On October 6, Federal Communications Commission (FCC) Chairman Tom Wheeler outlined proposed rules to protect broadband consumers’ privacy. The proposed rules would apply to internet service providers (ISPs) and cover data collection, usage, security, and breach notification.

If this proposed plan is adopted, ISPs would need to notify their consumers about the types of data being collected, when and how collected consumer data can be shared. ISPs would also be required to adopt reasonable measures to protect consumer data from data breaches and other vulnerabilities.

A big unanswered question is what to do with all the sensitive information collected. This is information related to everything from geo-location, children, money, health and app usage to browsing history, and communications content. A key requirement for sensitive info is that ISPs would have to obtain affirmative “opt-in” consent from consumers before using or sharing such information.

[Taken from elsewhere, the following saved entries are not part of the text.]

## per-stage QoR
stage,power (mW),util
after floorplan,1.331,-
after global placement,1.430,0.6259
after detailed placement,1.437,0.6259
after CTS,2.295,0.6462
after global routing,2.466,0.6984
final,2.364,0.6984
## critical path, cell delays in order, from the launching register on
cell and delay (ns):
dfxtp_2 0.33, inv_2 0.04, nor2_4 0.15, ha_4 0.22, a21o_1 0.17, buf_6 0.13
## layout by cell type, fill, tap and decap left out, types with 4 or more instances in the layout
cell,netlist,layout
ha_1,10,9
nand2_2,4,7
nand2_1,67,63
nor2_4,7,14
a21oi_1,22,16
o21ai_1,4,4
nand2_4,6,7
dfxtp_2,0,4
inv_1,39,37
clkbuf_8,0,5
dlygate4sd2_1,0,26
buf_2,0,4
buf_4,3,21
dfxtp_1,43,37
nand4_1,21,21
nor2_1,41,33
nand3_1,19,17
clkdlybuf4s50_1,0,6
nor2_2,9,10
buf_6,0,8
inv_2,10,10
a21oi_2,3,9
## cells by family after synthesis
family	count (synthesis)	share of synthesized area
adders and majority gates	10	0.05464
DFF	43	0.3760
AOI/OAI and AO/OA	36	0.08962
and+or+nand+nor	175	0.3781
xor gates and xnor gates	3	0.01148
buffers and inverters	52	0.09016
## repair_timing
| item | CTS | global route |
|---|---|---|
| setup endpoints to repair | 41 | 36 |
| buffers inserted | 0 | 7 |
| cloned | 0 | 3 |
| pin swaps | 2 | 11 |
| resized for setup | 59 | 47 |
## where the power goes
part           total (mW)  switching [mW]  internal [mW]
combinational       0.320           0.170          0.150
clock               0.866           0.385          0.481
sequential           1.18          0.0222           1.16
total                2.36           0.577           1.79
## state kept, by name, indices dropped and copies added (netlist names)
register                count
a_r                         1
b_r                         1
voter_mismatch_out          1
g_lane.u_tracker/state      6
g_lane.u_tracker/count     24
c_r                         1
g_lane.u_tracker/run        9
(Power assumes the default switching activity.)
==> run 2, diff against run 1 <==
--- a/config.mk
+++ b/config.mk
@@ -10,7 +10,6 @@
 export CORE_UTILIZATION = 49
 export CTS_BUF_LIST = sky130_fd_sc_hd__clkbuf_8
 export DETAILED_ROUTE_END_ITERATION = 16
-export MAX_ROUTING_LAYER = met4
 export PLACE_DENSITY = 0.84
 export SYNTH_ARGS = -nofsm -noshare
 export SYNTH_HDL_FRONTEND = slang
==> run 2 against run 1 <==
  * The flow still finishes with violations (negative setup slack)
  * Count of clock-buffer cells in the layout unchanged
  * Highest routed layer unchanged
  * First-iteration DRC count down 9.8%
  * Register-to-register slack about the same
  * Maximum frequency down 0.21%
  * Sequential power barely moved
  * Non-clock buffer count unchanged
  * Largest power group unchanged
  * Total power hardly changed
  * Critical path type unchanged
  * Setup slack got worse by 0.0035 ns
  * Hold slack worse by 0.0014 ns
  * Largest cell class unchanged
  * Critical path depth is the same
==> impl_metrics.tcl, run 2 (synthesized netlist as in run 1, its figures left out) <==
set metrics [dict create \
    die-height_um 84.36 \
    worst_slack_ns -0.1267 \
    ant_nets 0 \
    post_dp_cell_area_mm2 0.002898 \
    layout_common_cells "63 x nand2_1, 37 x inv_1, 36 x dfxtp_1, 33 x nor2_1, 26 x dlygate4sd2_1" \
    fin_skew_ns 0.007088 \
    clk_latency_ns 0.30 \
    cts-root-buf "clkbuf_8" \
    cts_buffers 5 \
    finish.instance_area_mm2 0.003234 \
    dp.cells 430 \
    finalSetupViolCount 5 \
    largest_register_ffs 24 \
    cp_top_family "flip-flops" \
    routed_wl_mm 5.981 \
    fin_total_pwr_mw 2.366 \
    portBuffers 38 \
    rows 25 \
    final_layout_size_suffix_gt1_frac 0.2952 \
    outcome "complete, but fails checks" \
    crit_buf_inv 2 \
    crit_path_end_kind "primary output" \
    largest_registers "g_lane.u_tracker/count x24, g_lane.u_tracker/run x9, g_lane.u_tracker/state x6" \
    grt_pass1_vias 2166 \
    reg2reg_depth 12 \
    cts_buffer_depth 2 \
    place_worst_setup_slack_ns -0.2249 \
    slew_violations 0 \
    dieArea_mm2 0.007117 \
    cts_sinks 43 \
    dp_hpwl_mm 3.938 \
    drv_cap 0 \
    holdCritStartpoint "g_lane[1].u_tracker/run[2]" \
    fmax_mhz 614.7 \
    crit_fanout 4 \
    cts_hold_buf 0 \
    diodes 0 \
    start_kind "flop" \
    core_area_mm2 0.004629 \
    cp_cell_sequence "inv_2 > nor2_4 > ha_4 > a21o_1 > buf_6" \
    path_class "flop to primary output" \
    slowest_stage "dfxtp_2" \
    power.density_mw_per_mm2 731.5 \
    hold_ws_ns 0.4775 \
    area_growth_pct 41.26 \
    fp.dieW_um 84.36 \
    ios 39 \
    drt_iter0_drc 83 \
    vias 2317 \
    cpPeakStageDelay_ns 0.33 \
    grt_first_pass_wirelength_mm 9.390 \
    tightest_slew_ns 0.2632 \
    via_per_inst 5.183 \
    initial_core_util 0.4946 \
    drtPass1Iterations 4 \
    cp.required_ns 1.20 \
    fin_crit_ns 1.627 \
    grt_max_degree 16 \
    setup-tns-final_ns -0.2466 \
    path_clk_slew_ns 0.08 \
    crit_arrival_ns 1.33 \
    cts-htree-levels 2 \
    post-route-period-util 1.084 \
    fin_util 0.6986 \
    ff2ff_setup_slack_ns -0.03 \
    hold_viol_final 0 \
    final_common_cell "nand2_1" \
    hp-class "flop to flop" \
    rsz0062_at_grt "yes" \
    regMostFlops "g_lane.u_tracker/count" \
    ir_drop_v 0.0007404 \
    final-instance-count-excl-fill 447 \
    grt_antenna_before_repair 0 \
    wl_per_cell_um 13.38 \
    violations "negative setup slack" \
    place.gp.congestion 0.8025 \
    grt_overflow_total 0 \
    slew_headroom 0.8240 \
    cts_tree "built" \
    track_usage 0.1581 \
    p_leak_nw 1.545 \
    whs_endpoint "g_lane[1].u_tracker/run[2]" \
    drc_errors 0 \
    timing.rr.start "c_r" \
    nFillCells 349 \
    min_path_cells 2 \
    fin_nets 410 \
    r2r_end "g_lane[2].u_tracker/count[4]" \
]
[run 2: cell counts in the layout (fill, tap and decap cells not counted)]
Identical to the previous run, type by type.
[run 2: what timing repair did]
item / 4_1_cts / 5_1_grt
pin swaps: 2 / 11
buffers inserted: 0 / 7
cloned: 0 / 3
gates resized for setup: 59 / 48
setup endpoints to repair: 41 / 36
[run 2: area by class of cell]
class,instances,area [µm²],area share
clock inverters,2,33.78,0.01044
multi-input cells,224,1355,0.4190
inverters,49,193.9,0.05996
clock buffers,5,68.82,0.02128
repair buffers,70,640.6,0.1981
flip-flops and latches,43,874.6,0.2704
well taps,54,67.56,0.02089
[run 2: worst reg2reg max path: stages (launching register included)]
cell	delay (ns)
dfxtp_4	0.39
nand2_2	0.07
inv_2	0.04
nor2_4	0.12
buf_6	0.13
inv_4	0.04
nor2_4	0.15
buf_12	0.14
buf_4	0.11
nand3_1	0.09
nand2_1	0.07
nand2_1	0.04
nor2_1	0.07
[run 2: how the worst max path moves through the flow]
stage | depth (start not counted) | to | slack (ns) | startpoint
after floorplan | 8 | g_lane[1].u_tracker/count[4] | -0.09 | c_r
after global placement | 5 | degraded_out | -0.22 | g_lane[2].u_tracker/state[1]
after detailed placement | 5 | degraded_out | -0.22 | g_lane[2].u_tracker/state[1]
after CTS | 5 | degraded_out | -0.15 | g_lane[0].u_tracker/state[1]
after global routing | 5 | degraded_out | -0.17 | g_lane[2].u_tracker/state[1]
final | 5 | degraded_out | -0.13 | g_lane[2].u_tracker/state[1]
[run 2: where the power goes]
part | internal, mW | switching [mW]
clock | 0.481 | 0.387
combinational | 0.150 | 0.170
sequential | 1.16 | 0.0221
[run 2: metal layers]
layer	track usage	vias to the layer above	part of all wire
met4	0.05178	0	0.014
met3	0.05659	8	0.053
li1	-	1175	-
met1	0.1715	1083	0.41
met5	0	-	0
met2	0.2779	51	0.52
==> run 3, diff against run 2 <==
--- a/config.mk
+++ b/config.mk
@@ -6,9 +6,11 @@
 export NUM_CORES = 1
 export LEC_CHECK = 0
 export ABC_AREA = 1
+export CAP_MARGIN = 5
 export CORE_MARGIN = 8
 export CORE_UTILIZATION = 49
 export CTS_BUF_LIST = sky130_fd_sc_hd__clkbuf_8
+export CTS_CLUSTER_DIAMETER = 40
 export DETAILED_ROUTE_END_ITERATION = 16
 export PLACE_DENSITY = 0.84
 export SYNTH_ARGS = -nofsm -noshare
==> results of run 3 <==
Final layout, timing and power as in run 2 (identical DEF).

However, for non-sensitive data ISPs would only have to offer consumers the ability to “opt-out”  before using or sharing that information.

Please refer to Chairman Wheeler’s factsheet, Chairman Wheeler states that the proposed rules of ISPs are in line with the FCC’s regulation of other telecommunication carriers, and points to the FCC’s regulation of telephone companies’ usage of consumer call information as precedent.

Interesting stuff. We will be following this as it develops over time.

 The FCC will consider the proposed rules on October 27, 2016.